Claude pointed out that there is a nfs4_file refcount leak in
nfsd_get_dir_deleg(). Ensure that the reference to "fp" is released
before returning.

Fixes: 8b99f6a8c116 ("nfsd: wire up GET_DIR_DELEGATION handling")
Cc: stable@vger.kernel.org
Cc: Chris Mason <clm@meta.com>
Signed-off-by: Jeff Layton <jlayton@kernel.org>
Signed-off-by: Chuck Lever <chuck.lever@oracle.com>
---
 fs/nfsd/nfs4state.c | 5 ++++-
 1 file changed, 4 insertions(+), 1 deletion(-)
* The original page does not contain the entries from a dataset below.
**config.mk**
```make
export PLATFORM = sky130hd
export DESIGN_NAME = irq_request_latch
export DESIGN_NICKNAME = d
export VERILOG_FILES = /design/src/rtl/irq_request_latch.sv
export SDC_FILE = /design/constraint.sdc
export NUM_CORES = 1
export LEC_CHECK = 0
export CAP_MARGIN = 15
export CORE_MARGIN = 10
export CORE_UTILIZATION = 38
export DETAILED_ROUTE_END_ITERATION = 10
export GPL_TIMING_DRIVEN = 0
export PLACE_DENSITY = 0.78
export SLEW_MARGIN = 20
export SYNTH_ARGS = -nofsm -noshare
export SYNTH_HDL_FRONTEND = slang
export SYNTH_SLANG_ARGS = --single-unit
```
**constraint.sdc**
```tcl
create_clock -name clk -period 1 [get_ports clk]
set_clock_uncertainty 0.05 [all_clocks]
set_input_delay 0.15 -clock clk [delete_from_list [all_inputs] [get_ports clk]]
set_output_delay 0.15 -clock clk [all_outputs]
set_load 0.02 [all_outputs]
```
**src/rtl/irq_request_latch.sv**
```systemverilog
// irq_request_latch: synchronises N asynchronous interrupt lines, detects
// rising edges and holds each edge as a pending bit until it is acknowledged.
// The unmasked pending vector and its OR drive the downstream priority
// encoder (I and en); the encoder's Y comes back as ack_idx.
//
// Optional feature: define IRQ_OVF_EN to build the sticky lost-edge flags
// (ovf_q / ovf_clr). Without it ovf_q is tied to zero and ovf_clr is ignored,
// but both ports stay on the interface.
module irq_request_latch #(
  parameter int N           = 8,
  parameter int IDX_W       = 3,
  parameter int SYNC_STAGES = 2
) (
  input  logic             clk,
  input  logic             rst_n,
  input  logic [N-1:0]     irq_in,
  input  logic             mask_wr,
  input  logic [N-1:0]     mask_din,
  output logic [N-1:0]     mask_q,
  input  logic             ack,
  input  logic [IDX_W-1:0] ack_idx,
  output logic [N-1:0]     pending_q,
  output logic [N-1:0]     req_vec,
  output logic             req_en,
  input  logic             ovf_clr,
  output logic [N-1:0]     ovf_q
);

  logic [N-1:0] sync_q [SYNC_STAGES];
  logic [N-1:0] hist_q;
  logic [N-1:0] sync_lvl;
  logic [N-1:0] rise;
  logic [N-1:0] clr_vec;
  logic [N-1:0] pending_d;

  // Synchroniser chain: the last stage is the metastability-safe line level.
  always_ff @(posedge clk or negedge rst_n) begin
    if (!rst_n) begin
      for (int s = 0; s < SYNC_STAGES; s++) begin
        sync_q[s] <= '0;
      end
    end else begin
      sync_q[0] <= irq_in;
      for (int s = 1; s < SYNC_STAGES; s++) begin
        sync_q[s] <= sync_q[s-1];
      end
    end
  end

  assign sync_lvl = sync_q[SYNC_STAGES-1];

  // Edge history: cleared by reset so a line held high through reset gives one rise.
  always_ff @(posedge clk or negedge rst_n) begin
    if (!rst_n) begin
      hist_q <= '0;
    end else begin
      hist_q <= sync_lvl;
    end
  end

  assign rise = sync_lvl & ~hist_q;

  // Decode the acknowledge into a one-hot clear; out-of-range indices clear nothing.
  always_comb begin
    clr_vec = '0;
    if (ack && (32'(ack_idx) < N)) begin
      clr_vec[ack_idx] = 1'b1;
    end
  end

  // A new edge beats a clear of the same bit, so no request is ever dropped.
  assign pending_d = (pending_q & ~clr_vec) | rise;

  // Pending register: masked lines still latch, the mask only gates req_vec.
  always_ff @(posedge clk or negedge rst_n) begin
    if (!rst_n) begin
      pending_q <= '0;
    end else begin
      pending_q <= pending_d;
    end
  end

  // Mask register, loaded on request; takes effect on req_vec the next cycle.
  always_ff @(posedge clk or negedge rst_n) begin
    if (!rst_n) begin
      mask_q <= '0;
    end else if (mask_wr) begin
      mask_q <= mask_din;
    end
  end

  assign req_vec = pending_q & ~mask_q;
  assign req_en  = |req_vec;

`ifdef IRQ_OVF_EN
  // Sticky overflow: an edge arrived on a bit that was already pending and not
  // being serviced, so one request was merged away. A new set beats ovf_clr.
  always_ff @(posedge clk or negedge rst_n) begin
    if (!rst_n) begin
      ovf_q <= '0;
    end else begin
      ovf_q <= (ovf_clr ? '0 : ovf_q) | (rise & pending_q & ~clr_vec);
    end
  end
`else
  logic ovf_clr_unused;

  assign ovf_q          = '0;
  assign ovf_clr_unused = ovf_clr;
`endif

endmodule

```
### After elaboration in Yosys (flattened, before gate mapping)

Cells that the tools add are included.

| storage, ports and cells | value |
|---|---|
| output and inout port bits | 33 |
| flip-flop bits (word level) | 40 |
| input port bits | 24 |

| operators by class | value |
|---|---|
| magnitude comparators | 2 |
| bitwise operators | 7 |
| muxes and demuxes | 3 |
| reductions and logical operators | 2 |

Operators with widths:

| operator | number |
|---|---|
| 8-bit bitwise AND | 3 |
| 8-bit inverter | 3 |
| 8-bit 2-to-1 mux | 1 |
| 8-bit OR | 1 |
| 8-bit OR reduction | 1 |
| 3-bit by 4-bit < comparator with 1-bit output, second input constant | 1 |
| 1-bit demux with 3-bit select | 1 |
| 3-bit by 1-bit >= comparator with 1-bit output, second input constant | 1 |
| 1-bit logical AND | 1 |
| 1-bit 2-to-1 mux | 1 |

### Longest topological paths before layout

Gate-level depths: netlist of the first run.

| logic depth | value |
|---|---|
| depth in word-level cells | 8 |
| mapped depth | 3 |
| gate-level depth less buffers | 3 |

### Worst setup path before layout of the first run

No wires, ideal clock.

| timing | value |
|---|---|
| path type | flip-flop to output port |
| start point | register pending_q[4] |
| end point | output req_en |
| arrival | 1.135 ns |
| stages on the path, launching flop included | 4 |
| path slack | -0.335 ns |
| data required time | 0.800 ns |
| path through | dfrtp_1 -> nor2b_1 -> nor4_2 -> nand2_1 |

| on the way | value |
|---|---|
| cells in the longest elaborated chain, start to end | 2 |

RTL lines:

| what | line | text |
|---|---|---|
| from (decl) | 22 | `output logic [N-1:0] pending_q,` |
| from (signal assigned) | 79 | `pending_q <= pending_d;` |
| 8-bit bitwise AND | 92 | `assign req_vec = pending_q & ~mask_q;` |
| via req_vec[4] | 23 | `output logic [N-1:0] req_vec,` |
| 8-bit OR reduction | 93 | `assign req_en = \|req_vec;` |
| to (decl) | 24 | `output logic req_en,` |

The timed path passes the listed nets, and every way through them passes these cells.

### Final worst setup path of the first run

| timing | value |
|---|---|
| start point | register pending_q[2] |
| end point | output req_en |

| on the way | value |
|---|---|
| cells in the longest elaborated chain, start to end | 2 |

RTL lines:

| what | line |
|---|---|
| 8-bit bitwise AND | 92 |
| 8-bit OR reduction | 93 |

Every way passes these cells.

==> flow_metrics.env, run 1 <==
export IMPL_status="complete, but fails checks"
export IMPL_failed_checks="negative setup slack"
export IMPL_grt_overflow_total=0
export IMPL_coreArea_mm2=0.00366
export IMPL_path_clk_slew_ps=80
export IMPL_synth_top_area_cell="dfrtp_1"
export IMPL_synthDominantCellAreaShare=0.699
export IMPL_ys_top_cells_by_area="dfrtp_1, mux2_2, o21ai_0"
export IMPL_period_share=1.55
export IMPL_die_area_mm2=0.00662
export IMPL_endpoint_kind="primary output"
export IMPL_r2r_start="mask_q[3]"
export IMPL_detail_route_antenna_nets=0
export IMPL_cts_buffer_depth=2
export IMPL_reg2reg_to="mask_q[3]"
export IMPL_crit_fanout=2
export IMPL_initial_core_util=0.391
export IMPL_fp_row_count=22
export IMPL_grt_pass1_wl_um=5050
export IMPL_startpoint="pending_q[2]"
export IMPL_setup_viol=28
export IMPL_drt_first_iter_violations=50
export IMPL_reg2reg_setup_slack_ps=-100
export IMPL_required_ps=800
export IMPL_crit_type="flop to primary output"
export IMPL_hold_viol_final=0
export IMPL_viasPerCell=4.38
export IMPL_post_drt_wl_per_cell_um=16.0
export IMPL_grt_pass1_vias=1008
export IMPL_synthCells=98
export IMPL_arrival_ps=1350
export IMPL_fin_ws_ps=-547
export IMPL_cts_root_buf="clkbuf_8"
export IMPL_io_buffers=46
export IMPL_pre_cts_ws_ps=-639
export IMPL_cap_violations=0
export IMPL_rsz0062_at_grt="yes"
export IMPL_power_leakage_nw=1.16
export IMPL_fin_crit_ps=1550
export IMPL_fmax_mhz=646
export IMPL_worst_hold_path_type="input port to flop"
export IMPL_drive_gt1_frac=0.497
export IMPL_avgSynthCellArea_um2=14.6
export IMPL_areaGrowthSynthToFinish_pct=68.1
export IMPL_drc=0
export IMPL_cts_buffers=5
export IMPL_fill_cells=257
export IMPL_ys_ff_latch=40
export IMPL_ioPinCount=57
export IMPL_chipWidth_um=81.4
export IMPL_nNetsFinal=204
export IMPL_antenna_found_initial=1
export IMPL_power_density_mw_per_mm2=1730
export IMPL_rr_worst_depth=3
export IMPL_cts_tree="done"
export IMPL_cp_endpoint="req_en"
export IMPL_grt_usage=0.102
export IMPL_final_util=0.657
export IMPL_syn_area_mm2=0.00143
export IMPL_crit_path_start_kind="flop"
export IMPL_clock_sinks=40
export IMPL_first_pass_iters=4
export IMPL_ir_drop_mv=1.06
export IMPL_place_gp_congestion=0.699
export IMPL_die_h_um=81.4
export IMPL_vias=1007
export IMPL_grt_max_degree=22
export IMPL_seq_area_frac_synth=0.699
export IMPL_maxSlewViolCount=0
export IMPL_ys_warnings_count=0
export IMPL_synth_distinct_cells=17
export IMPL_wl_um=3690
export IMPL_htreeDepth=2
export IMPL_clkLatencyLatePin_ps=290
diff --git a/fs/nfsd/nfs4state.c b/fs/nfsd/nfs4state.c
index 4a896c7b494fc..d854eac6db420 100644
--- a/fs/nfsd/nfs4state.c
+++ b/fs/nfsd/nfs4state.c
@@ -9516,8 +9516,10 @@ nfsd_get_dir_deleg(struct nfsd4_compound_state *cstate,
 	spin_unlock(&clp->cl_lock);
 	spin_unlock(&state_lock);
 
-	if (!status)
+	if (!status) {
+		put_nfs4_file(fp);
 		return dp;
+	}
 
 	/* Something failed. Drop the lease and clean up the stid */
 	kernel_setlease(fp->fi_deleg_file->nf_file, F_UNLCK, NULL, (void **)&dp);
@@ -9525,5 +9527,6 @@ out_put_stid:
 	nfs4_put_stid(&dp->dl_stid);
 out_delegees:
 	put_deleg_file(fp);
+	put_nfs4_file(fp);
 	return ERR_PTR(status);
 }
-- 
2.47.3